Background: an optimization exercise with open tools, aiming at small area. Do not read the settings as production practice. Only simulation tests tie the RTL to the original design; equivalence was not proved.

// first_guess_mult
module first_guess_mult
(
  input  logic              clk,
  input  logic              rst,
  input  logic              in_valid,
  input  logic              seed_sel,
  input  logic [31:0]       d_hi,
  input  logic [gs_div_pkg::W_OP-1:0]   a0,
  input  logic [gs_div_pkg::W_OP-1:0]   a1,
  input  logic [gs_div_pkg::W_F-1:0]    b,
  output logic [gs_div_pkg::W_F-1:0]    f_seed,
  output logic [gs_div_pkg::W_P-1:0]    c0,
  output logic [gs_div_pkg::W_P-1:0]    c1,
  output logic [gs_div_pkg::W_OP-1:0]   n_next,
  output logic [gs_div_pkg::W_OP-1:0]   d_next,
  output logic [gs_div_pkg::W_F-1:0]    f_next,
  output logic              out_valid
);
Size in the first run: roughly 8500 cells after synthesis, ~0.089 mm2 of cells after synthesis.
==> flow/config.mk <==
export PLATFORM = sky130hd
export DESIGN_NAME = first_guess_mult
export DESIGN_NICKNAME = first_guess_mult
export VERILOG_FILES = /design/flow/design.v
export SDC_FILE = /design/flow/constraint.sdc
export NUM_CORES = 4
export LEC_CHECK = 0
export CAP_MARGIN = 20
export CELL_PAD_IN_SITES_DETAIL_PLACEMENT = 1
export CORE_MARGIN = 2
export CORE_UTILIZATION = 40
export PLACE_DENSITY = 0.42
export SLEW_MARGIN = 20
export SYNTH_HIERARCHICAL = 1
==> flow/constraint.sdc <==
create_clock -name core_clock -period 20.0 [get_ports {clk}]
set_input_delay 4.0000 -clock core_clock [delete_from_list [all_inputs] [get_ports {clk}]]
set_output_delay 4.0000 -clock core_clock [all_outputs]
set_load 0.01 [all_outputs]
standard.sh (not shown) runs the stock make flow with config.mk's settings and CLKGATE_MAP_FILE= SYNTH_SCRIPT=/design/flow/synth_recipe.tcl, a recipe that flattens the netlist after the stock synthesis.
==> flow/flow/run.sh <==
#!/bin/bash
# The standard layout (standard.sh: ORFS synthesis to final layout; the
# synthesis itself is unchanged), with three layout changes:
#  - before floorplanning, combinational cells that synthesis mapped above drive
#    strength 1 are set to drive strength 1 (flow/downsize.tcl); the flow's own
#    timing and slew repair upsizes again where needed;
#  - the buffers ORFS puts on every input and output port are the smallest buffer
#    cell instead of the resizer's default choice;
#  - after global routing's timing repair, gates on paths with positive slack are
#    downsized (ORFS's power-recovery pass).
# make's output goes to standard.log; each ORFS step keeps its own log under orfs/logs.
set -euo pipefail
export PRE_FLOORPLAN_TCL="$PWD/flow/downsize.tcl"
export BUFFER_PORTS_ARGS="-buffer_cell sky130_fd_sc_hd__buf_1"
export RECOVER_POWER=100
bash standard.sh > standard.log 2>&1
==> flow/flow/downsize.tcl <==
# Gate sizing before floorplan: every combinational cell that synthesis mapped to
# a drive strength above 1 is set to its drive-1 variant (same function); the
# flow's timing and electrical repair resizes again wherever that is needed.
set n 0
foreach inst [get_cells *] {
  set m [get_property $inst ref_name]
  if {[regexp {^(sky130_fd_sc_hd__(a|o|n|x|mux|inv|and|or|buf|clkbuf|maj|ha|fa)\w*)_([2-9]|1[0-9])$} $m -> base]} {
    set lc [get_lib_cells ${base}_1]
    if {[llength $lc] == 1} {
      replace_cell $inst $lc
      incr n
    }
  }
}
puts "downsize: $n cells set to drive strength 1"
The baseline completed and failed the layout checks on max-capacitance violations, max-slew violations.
○ ○ ○ ○
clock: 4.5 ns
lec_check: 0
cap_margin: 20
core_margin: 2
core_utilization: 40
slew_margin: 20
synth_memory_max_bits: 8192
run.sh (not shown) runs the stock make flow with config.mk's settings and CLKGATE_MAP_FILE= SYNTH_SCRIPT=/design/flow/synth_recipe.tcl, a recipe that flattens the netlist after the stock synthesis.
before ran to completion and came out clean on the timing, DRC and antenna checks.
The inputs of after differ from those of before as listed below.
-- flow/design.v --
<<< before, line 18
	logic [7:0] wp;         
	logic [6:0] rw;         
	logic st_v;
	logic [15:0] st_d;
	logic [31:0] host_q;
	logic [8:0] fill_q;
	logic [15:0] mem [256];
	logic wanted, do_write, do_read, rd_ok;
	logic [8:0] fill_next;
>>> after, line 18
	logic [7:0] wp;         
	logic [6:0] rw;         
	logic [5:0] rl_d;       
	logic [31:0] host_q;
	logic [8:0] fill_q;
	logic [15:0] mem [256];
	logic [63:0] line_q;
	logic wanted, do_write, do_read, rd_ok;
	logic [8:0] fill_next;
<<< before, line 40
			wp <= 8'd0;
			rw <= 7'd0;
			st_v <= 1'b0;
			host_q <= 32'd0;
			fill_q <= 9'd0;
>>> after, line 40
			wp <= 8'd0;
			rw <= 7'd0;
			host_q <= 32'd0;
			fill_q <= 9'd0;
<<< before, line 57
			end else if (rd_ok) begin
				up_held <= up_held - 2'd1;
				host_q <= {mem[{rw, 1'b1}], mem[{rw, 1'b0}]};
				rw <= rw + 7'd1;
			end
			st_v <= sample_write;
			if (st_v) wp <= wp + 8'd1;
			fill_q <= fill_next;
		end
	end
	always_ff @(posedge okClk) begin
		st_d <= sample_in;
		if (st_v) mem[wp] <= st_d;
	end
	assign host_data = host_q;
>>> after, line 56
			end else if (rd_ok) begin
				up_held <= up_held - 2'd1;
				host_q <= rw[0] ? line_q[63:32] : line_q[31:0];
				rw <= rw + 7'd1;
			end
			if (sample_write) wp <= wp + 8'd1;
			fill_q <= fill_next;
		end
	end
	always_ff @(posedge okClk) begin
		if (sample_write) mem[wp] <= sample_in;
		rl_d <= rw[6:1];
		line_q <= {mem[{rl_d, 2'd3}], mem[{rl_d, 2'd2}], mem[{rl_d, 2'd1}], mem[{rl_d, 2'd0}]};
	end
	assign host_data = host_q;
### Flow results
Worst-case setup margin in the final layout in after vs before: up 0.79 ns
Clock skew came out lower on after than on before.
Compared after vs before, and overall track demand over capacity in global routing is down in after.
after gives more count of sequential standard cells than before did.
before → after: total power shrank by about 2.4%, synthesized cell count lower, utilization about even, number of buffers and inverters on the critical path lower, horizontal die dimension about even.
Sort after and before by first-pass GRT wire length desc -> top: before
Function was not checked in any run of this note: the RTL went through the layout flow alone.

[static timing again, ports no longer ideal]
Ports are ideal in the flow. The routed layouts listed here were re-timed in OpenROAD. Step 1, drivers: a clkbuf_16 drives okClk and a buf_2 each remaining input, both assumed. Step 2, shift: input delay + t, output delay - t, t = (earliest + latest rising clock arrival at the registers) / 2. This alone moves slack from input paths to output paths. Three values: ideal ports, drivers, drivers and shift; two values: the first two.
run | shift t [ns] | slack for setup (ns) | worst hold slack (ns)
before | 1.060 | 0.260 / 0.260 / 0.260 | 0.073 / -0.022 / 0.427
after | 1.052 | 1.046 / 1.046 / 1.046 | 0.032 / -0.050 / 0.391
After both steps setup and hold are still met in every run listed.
○ ○ ○ ○
* _What the task requires_: Working from the listing above, pick out every line that has "count" and copy it.

* _Solution for this exercise_:
after gives more count of sequential standard cells than before did.
before → after: total power shrank by about 2.4%, synthesized cell count lower, utilization about even, number of buffers and inverters on the critical path lower, horizontal die dimension about even.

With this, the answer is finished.